**Text Generation using Irish songs Dataset**

The provided code implements a text generation model using a recurrent neural network (RNN) with Long Short-Term Memory (LSTM) units. The model is trained on an Irish Songs dataset to learn the patterns and structure of the lyrics.

In [1]:
pip install tensorflow numpy



In [2]:
import numpy as np
import tensorflow as tf
from tensorflow.keras.models import Sequential
from tensorflow.keras.layers import Embedding, LSTM, Dense
from tensorflow.keras.preprocessing.text import Tokenizer
from tensorflow.keras.preprocessing.sequence import pad_sequences

**Load and reading the Irish Songs dataset**

In [3]:
# Load the Irish Songs dataset
url = "https://storage.googleapis.com/tensorflow-1-public/course3/irish-lyrics-eof.txt"
text = tf.keras.utils.get_file("irish-lyrics-eof.txt", url)

# Read the text
with open(text, 'r', encoding='utf-8') as f:
    corpus = f.read()


Downloading data from https://storage.googleapis.com/tensorflow-1-public/course3/irish-lyrics-eof.txt


**Tokenization and labelling dataset**

In [4]:

# Tokenize the text
tokenizer = Tokenizer()
tokenizer.fit_on_texts([corpus])
total_words = len(tokenizer.word_index) + 1

# Create input sequences and their corresponding labels
input_sequences = []
for line in corpus.split('\n'):
    token_list = tokenizer.texts_to_sequences([line])[0]
    for i in range(1, len(token_list)):
        n_gram_sequence = token_list[:i+1]
        input_sequences.append(n_gram_sequence)

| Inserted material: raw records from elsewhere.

$ cat config.mk
export PLATFORM = sky130hd
export DESIGN_NAME = cbd_pack
export DESIGN_NICKNAME = d
export VERILOG_FILES = /design/src/cbd_pkg.sv /design/src/cbd_pack.sv
export SDC_FILE = /design/constraint.sdc
export NUM_CORES = 1
export LEC_CHECK = 0
export BUFFER_PORTS_ARGS = -buffer_cell sky130_fd_sc_hd__buf_2
export CORE_MARGIN = 5
export CORE_UTILIZATION = 51
export CTS_CLUSTER_DIAMETER = 50
export DETAILED_ROUTE_END_ITERATION = 6
export PLACE_DENSITY = 0.73
export SLEW_MARGIN = 20
export SYNTH_ARGS = -nofsm -noshare
export SYNTH_HDL_FRONTEND = slang
export SYNTH_SLANG_ARGS = --single-unit
$ cat constraint.sdc
create_clock -name clk -period 1.53 [get_ports clk]
set_clock_uncertainty 0.2 [all_clocks]
set_input_delay 0.0765 -clock clk [delete_from_list [all_inputs] [get_ports clk]]
set_output_delay 0.0765 -clock clk [all_outputs]
set_load 0.05 [all_outputs]
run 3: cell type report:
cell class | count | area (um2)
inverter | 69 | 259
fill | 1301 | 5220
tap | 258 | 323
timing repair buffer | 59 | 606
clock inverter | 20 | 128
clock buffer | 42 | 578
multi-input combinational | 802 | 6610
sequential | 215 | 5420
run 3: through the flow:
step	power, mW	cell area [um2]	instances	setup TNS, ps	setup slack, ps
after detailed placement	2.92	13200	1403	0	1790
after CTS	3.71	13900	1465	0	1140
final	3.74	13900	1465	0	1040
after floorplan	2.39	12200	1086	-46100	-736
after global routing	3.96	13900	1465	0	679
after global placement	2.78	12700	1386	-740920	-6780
<file path="config.mk">
export PLATFORM = sky130hd
export DESIGN_NAME = gregorian_date_arithmetic
export DESIGN_NICKNAME = d
export VERILOG_FILES = /design/src/rtl/gda_pkg.sv /design/src/rtl/gregorian_date_arithmetic.sv
export SDC_FILE = /design/constraint.sdc
export NUM_CORES = 2
export LEC_CHECK = 0
export BUFFER_PORTS_ARGS = -buffer_cell sky130_fd_sc_hd__buf_2
export CELL_PAD_IN_SITES_DETAIL_PLACEMENT = 1
export CELL_PAD_IN_SITES_GLOBAL_PLACEMENT = 1
export CORE_MARGIN = 2
export CORE_UTILIZATION = 40
export DETAILED_ROUTE_END_ITERATION = 7
export PLACE_DENSITY_LB_ADDON = 0.1
export SETUP_SLACK_MARGIN = 0.05
export SYNTH_ARGS = -nofsm -noshare
export SYNTH_HDL_FRONTEND = slang
export SYNTH_SLANG_ARGS = --single-unit
</file>
<file path="constraint.sdc">
create_clock -name aclk -period 16.01 [get_ports aclk]
set_clock_uncertainty 0.1 [all_clocks]
set_input_delay 3.202 -clock aclk [delete_from_list [all_inputs] [get_ports aclk]]
set_output_delay 3.202 -clock aclk [all_outputs]
set_load 0.02 [all_outputs]
</file>
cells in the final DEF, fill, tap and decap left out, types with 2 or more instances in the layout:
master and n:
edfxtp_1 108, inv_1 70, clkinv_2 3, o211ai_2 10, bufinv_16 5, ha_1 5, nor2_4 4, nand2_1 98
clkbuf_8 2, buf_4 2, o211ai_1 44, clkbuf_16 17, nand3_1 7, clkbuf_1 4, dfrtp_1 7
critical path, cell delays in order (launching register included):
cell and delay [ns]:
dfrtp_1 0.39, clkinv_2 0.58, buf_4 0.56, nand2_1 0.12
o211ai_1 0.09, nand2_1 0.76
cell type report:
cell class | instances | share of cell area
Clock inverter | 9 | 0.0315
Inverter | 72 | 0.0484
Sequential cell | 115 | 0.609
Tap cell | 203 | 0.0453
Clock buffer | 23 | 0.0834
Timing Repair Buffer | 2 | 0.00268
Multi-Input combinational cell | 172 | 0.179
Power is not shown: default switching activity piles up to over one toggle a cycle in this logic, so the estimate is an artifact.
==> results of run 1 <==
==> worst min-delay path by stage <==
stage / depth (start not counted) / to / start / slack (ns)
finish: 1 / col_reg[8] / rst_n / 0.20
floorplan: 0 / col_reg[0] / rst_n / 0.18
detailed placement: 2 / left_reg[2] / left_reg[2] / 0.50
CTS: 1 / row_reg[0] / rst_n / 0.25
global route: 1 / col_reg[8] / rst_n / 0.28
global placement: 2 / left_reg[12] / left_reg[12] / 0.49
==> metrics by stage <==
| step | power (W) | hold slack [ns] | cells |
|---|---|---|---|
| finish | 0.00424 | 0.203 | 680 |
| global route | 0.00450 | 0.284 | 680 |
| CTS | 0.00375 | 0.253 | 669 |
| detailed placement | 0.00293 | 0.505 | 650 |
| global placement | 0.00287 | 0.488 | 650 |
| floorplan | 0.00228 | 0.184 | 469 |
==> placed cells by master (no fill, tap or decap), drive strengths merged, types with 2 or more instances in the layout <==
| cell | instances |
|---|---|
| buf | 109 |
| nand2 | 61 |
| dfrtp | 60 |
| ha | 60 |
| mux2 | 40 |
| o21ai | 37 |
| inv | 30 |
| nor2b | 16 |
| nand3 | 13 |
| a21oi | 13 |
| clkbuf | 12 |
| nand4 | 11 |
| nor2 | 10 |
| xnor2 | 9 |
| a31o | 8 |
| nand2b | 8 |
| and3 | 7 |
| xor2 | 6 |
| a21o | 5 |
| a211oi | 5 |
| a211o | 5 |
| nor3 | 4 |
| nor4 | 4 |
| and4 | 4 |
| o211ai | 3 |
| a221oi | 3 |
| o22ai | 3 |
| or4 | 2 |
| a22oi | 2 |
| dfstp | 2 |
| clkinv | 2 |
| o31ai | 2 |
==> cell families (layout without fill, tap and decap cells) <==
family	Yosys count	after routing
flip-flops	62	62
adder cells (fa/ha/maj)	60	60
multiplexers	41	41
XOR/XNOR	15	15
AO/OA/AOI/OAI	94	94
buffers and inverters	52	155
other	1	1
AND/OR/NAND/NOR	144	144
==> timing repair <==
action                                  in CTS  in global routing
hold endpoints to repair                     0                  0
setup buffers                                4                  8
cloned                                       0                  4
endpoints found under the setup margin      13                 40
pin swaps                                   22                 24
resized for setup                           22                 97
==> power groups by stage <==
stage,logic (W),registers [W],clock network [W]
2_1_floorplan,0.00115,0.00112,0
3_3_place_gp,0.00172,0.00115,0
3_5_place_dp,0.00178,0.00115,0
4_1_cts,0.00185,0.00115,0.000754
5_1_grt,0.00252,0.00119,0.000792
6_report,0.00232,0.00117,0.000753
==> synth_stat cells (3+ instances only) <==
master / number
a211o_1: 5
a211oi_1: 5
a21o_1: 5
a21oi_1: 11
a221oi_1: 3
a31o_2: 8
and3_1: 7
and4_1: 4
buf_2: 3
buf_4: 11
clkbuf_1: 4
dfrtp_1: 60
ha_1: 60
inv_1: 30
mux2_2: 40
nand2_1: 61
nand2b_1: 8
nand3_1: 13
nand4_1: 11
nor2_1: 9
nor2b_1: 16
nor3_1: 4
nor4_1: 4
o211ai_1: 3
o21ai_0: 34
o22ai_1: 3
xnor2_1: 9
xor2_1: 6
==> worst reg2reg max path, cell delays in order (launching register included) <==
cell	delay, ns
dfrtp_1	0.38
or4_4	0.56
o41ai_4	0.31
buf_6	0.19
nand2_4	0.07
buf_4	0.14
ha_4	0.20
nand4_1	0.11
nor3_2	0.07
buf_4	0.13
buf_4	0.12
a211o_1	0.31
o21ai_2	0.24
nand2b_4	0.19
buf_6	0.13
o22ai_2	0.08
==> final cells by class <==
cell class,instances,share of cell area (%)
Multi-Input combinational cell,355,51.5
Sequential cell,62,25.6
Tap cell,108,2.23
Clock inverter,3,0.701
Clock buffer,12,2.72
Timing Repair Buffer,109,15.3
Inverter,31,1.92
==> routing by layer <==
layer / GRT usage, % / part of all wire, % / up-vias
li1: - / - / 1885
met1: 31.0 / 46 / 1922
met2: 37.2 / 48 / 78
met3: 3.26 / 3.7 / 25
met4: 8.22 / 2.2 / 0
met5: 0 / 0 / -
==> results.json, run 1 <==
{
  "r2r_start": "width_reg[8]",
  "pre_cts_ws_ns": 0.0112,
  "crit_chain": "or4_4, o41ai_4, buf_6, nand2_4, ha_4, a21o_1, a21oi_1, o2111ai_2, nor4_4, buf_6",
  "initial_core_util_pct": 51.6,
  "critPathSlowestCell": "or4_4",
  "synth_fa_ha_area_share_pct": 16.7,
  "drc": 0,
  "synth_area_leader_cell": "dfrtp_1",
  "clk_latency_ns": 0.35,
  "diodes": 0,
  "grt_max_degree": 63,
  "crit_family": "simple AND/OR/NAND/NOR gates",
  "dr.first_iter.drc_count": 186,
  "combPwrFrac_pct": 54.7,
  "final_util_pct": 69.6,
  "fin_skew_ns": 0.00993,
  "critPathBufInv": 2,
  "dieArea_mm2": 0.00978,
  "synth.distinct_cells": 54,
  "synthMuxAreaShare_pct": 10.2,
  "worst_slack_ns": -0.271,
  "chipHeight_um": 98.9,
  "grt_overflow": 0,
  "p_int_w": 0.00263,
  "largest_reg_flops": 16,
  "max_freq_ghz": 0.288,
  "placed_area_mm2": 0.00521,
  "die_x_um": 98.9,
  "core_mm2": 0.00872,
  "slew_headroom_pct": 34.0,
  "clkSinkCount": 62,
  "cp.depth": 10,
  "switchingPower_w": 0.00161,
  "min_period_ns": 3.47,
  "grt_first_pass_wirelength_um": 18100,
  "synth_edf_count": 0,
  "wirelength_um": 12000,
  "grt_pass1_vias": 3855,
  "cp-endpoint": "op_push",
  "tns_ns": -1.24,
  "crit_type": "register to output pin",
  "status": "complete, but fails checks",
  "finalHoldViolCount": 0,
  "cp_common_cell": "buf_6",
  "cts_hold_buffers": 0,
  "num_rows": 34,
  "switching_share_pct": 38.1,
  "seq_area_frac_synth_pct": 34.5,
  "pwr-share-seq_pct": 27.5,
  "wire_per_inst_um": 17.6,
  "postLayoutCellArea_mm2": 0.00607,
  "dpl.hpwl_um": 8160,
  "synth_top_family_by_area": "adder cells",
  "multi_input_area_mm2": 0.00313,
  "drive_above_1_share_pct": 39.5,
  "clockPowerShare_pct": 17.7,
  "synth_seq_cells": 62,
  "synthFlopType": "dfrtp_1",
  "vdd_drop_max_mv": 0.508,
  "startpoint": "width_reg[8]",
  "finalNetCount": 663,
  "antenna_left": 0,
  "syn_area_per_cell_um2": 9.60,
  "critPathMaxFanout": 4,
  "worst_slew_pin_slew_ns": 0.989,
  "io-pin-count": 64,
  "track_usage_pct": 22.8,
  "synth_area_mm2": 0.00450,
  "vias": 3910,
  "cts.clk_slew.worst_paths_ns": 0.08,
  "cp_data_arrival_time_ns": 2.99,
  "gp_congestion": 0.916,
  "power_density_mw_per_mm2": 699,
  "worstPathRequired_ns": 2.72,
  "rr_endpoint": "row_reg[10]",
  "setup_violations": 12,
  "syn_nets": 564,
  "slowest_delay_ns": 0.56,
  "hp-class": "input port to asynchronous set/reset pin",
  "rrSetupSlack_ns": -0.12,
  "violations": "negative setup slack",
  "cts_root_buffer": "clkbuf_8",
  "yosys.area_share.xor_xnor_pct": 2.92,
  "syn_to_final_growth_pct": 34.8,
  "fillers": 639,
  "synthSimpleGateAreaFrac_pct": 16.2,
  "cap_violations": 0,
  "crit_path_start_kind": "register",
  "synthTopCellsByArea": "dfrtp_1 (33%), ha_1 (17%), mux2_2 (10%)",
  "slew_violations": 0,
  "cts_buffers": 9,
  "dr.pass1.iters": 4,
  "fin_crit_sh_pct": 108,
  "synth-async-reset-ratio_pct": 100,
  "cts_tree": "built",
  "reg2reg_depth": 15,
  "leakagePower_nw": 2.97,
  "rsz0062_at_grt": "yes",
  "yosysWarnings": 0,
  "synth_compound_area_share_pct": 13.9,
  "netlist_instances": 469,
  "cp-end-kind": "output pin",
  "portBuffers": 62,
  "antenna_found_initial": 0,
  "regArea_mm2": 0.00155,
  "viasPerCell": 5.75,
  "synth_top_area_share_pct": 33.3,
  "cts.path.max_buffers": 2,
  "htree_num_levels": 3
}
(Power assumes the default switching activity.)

max_sequence_length = max([len(x) for x in input_sequences])
input_sequences = pad_sequences(input_sequences, maxlen=max_sequence_length, padding='pre')

X, y = input_sequences[:, :-1], input_sequences[:, -1]
y = tf.keras.utils.to_categorical(y, num_classes=total_words)

**Model Architecture and Training**

In [6]:

# Build the model
model = Sequential()
model.add(Embedding(total_words, 100, input_length=max_sequence_length-1))
model.add(LSTM(100))
model.add(Dense(total_words, activation='softmax'))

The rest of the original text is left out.